その視線が少し熱くて、直人は少しだけ落ち着かなくなる。
「……何だよ」
「いまの、かなりうれしいです」
「またか」
「だって、自分と同じこと思ってくれてたので」
その言い方に、直人は少しだけ笑ってしまう。
そうかもしれない。
昨日までは、感情の速さも深さも澪の方が先に行っている感じがあった。
でも今日は、少なくともこの感覚だけは共有できている気がする。
「じゃあ、お前もか」
「はい」
澪は静かに頷く。
「朝からずっと、少しだけ不思議でした」
「学校だと、あんまり変われないからか」
「それもあります」
そこで少しだけ視線を落とす。
「あと、昨日までみたいに振り返って、何でもないことで話しかけたくなって」
「うん」
「でも、今日はそれをやると逆にぎこちなくなりそうで」
その感覚も、直人にはよく分かった。
付き合ったからといって、急に別の人間にはなれない。
でも昨日までと同じにも戻れない。
その間のどこかに、新しい“ちょうどいい距離”を作っていくしかないのだ。
「難しいな」
直人がそう言うと、澪は小さく笑う。
「でも、少し楽しいです」
「そうなのか」
「はい。

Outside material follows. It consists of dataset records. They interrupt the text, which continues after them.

### src/rtl/uart_tx_scheduler.sv
// uart_tx_scheduler
// Shares one UART transmitter among NUM_REQ byte sources. A round-robin
// arbiter accepts one byte at a time and appends an optional parity bit as
// the MSB. It then strobes the transmitter load. Further grants are held off
// until the transmitter's busy flag has risen and fallen again, or until busy
// fails to rise within BUSY_TIMEOUT cycles. A free-running baud tick paces
// the transmitter.
//
// Ports:
//   clk          system clock, rising edge
//   reset_n      synchronous active-low reset
//   req_valid    per-requester byte available
//   req_data     requester i byte at [i*DATA_WIDTH +: DATA_WIDTH]
//   req_ready    one-hot accept strobe (combinational, IDLE only)
//   tx_enable    one-cycle load strobe to the transmitter
//   tx_data      {parity, data}, held from load until the next grant
//   tx_busy      transmitter busy flag
//   baud_tick    one-cycle pulse every CLKS_PER_BIT cycles
//   grant_id     index of the last/current granted requester
//   active       high whenever a byte is in flight
//   timeout_err  one-cycle pulse when busy never rose after a load
module uart_tx_scheduler #(
  parameter int NUM_REQ        = 4,
  parameter int DATA_WIDTH     = 8,
  parameter int PARITY_ENABLED = 1,
  parameter int PARITY_ODD     = 0,
  parameter int CLKS_PER_BIT   = 16,
  parameter int BUSY_TIMEOUT   = 4
) (
  input  logic                                 clk,
  input  logic                                 reset_n,
  input  logic [NUM_REQ-1:0]                   req_valid,
  input  logic [NUM_REQ*DATA_WIDTH-1:0]        req_data,
  output logic [NUM_REQ-1:0]                   req_ready,
  output logic                                 tx_enable,
  output logic [DATA_WIDTH+PARITY_ENABLED-1:0] tx_data,
  input  logic                                 tx_busy,
  output logic                                 baud_tick,
  output logic [$clog2(NUM_REQ)-1:0]           grant_id,
  output logic                                 active,
  output logic                                 timeout_err
);

  localparam int TX_W   = DATA_WIDTH + PARITY_ENABLED;
  localparam int GID_W  = $clog2(NUM_REQ);
  localparam int TMO_W  = $clog2(BUSY_TIMEOUT);
  localparam int BAUD_W = $clog2(CLKS_PER_BIT);

  typedef enum logic [1:0] {IDLE, LOAD, WAIT_BUSY, WAIT_DONE} state_t;

  state_t            state;
  logic [GID_W-1:0]  winner;
  logic [GID_W-1:0]  cand;
  logic              any_valid;
  logic [DATA_WIDTH-1:0] win_data;
  logic [TX_W-1:0]   frame;
  logic [TMO_W-1:0]  busy_cnt;
  logic [BAUD_W-1:0] baud_cnt;

  function automatic logic parity_bit(input logic [DATA_WIDTH-1:0] d);
    return (PARITY_ODD != 0) ? ~^d : ^d;
  endfunction

  // Round-robin search starting just after the previous grant; the first
  // valid requester found in that order wins.
  always_comb begin
    winner    = grant_id;
    cand      = grant_id;
    any_valid = 1'b0;
    for (int k = 1; k <= NUM_REQ; k++) begin
      cand = GID_W'((int'(grant_id) + k) % NUM_REQ);
      if (!any_valid && req_valid[cand]) begin
        winner    = cand;
        any_valid = 1'b1;
      end
    end
    win_data  = req_data[int'(winner)*DATA_WIDTH +: DATA_WIDTH];
    req_ready = '0;
    // Gated by reset_n so no accept is signalled while reset is applied.
    if (state == IDLE && reset_n && any_valid)
      req_ready[winner] = 1'b1;
  end

  if (PARITY_ENABLED != 0) begin : g_parity
    assign frame = {parity_bit(win_data), win_data};
  end else begin : g_no_parity
    assign frame = win_data;
  end

  always_ff @(posedge clk) begin
    if (!reset_n) begin
      state       <= IDLE;
      tx_enable   <= 1'b0;
      tx_data     <= '0;
      grant_id    <= GID_W'(NUM_REQ - 1);
      active      <= 1'b0;
      timeout_err <= 1'b0;
      busy_cnt    <= '0;
    end else begin
      tx_enable   <= 1'b0;
      timeout_err <= 1'b0;
      case (state)
        IDLE: begin
          if (any_valid) begin
            tx_data   <= frame;
            grant_id  <= winner;
            tx_enable <= 1'b1;
            active    <= 1'b1;
            state     <= LOAD;
          end
        end
        LOAD: begin
          busy_cnt <= '0;
          state    <= WAIT_BUSY;
        end
        WAIT_BUSY: begin
          if (tx_busy) begin
            state <= WAIT_DONE;
          end else if (busy_cnt == TMO_W'(BUSY_TIMEOUT - 1)) begin
            // busy has been low for BUSY_TIMEOUT sampled cycles
            timeout_err <= 1'b1;
            active      <= 1'b0;
            state       <= IDLE;
          end else begin
            busy_cnt <= busy_cnt + 1'b1;
          end
        end
        WAIT_DONE: begin
          if (!tx_busy) begin
            active <= 1'b0;
            state  <= IDLE;
          end
        end
        default: begin
          active <= 1'b0;
          state  <= IDLE;
        end
      endcase
    end
  end

  // Free-running baud counter, independent of the scheduler state.
  always_ff @(posedge clk) begin
    if (!reset_n)
      baud_cnt <= '0;
    else if (baud_cnt == BAUD_W'(CLKS_PER_BIT - 1))
      baud_cnt <= '0;
    else
      baud_cnt <= baud_cnt + 1'b1;
  end

  assign baud_tick = (baud_cnt == BAUD_W'(CLKS_PER_BIT - 1));

endmodule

ちゃんと二人で探していく感じがするので」
その表現は、直人の胸に静かに落ちた。
ちゃんと二人で探していく。
付き合うというのは、たぶんそういうことなのだろう。
どちらかが一方的に押し込むのでも、合わせるのでもなく、二人にとっての温度を少しずつ見つけていく。
「……お前」
「はい」
「そういうちゃんとしたこと言うと、逆にびっくりする」
直人が言うと、澪は少しだけむっとした顔になった。
「ちゃんとしてないと思ってたんですか」
「思ってたっていうか、重い方が先に来るから」
「ひどいです」
けれど、その拗ね方もどこか柔らかい。
「でも」
澪は少しだけ考えるように言葉を継ぐ。
「たぶん、選ばれた安心があるからだと思います」
「何が」
「こういうことを、落ち着いて言えるの」
直人は返事に少しだけ詰まった。
選ばれた安心。
それは彼女の不安を全部消す魔法ではない。
けれど、今までのように“失う前提”で全部を考えなくていいだけで、こんなにも変わるのかと思う。
「……じゃあ、選んでよかったな」
ぽつりとそう言うと、澪の指先がぴくりと揺れた。
「それ、ずるいです」
「何が」
「不意打ちでそういうこと言うの」
顔は少し俯いている。
でも耳が少し赤くなっているのが見えた。
直人はそこで初めて、自分の方からもこういう言葉が少しずつ出るようになっていることに気づく。
努力する、と昨日言った。
まだ全然上手くはない。
でも、言いたいと思う時がある。
それはたぶん、もうかなり大きい変化だった。
ベンチから立ち上がり、再び駅へ向かう。
空はもうほとんど夜に近い色になっていた。
改札前で足を止めると、澪が少しだけ名残惜しそうな顔をする。
「明日も」
「ん?」
「帰れますか」
その聞き方は、昨日までの寄り道の誘いとほとんど変わらない。
でも今は、それがちゃんと“明日も一緒にいたい”と同じ意味に聞こえる。
「たぶん」
「たぶん、ですか」
「仕事みたいに確定で言うのも変だろ」
「私は確定で言えますけど」
「お前はそうだろうな」
そう返すと、澪は少しだけ笑って、繋いでいた手をゆっくりと離した。
「じゃあ、明日」
「うん」
「また、ちゃんと実感しましょう」
その一言が、今日はやけに甘く響いた。
手を繋いだあとの沈黙は、昨日までよりずっと甘い。
そしてその甘さに、自分はもう少しずつ慣れ始めているのだと、直人は帰りの電車の中で静かに自覚していた。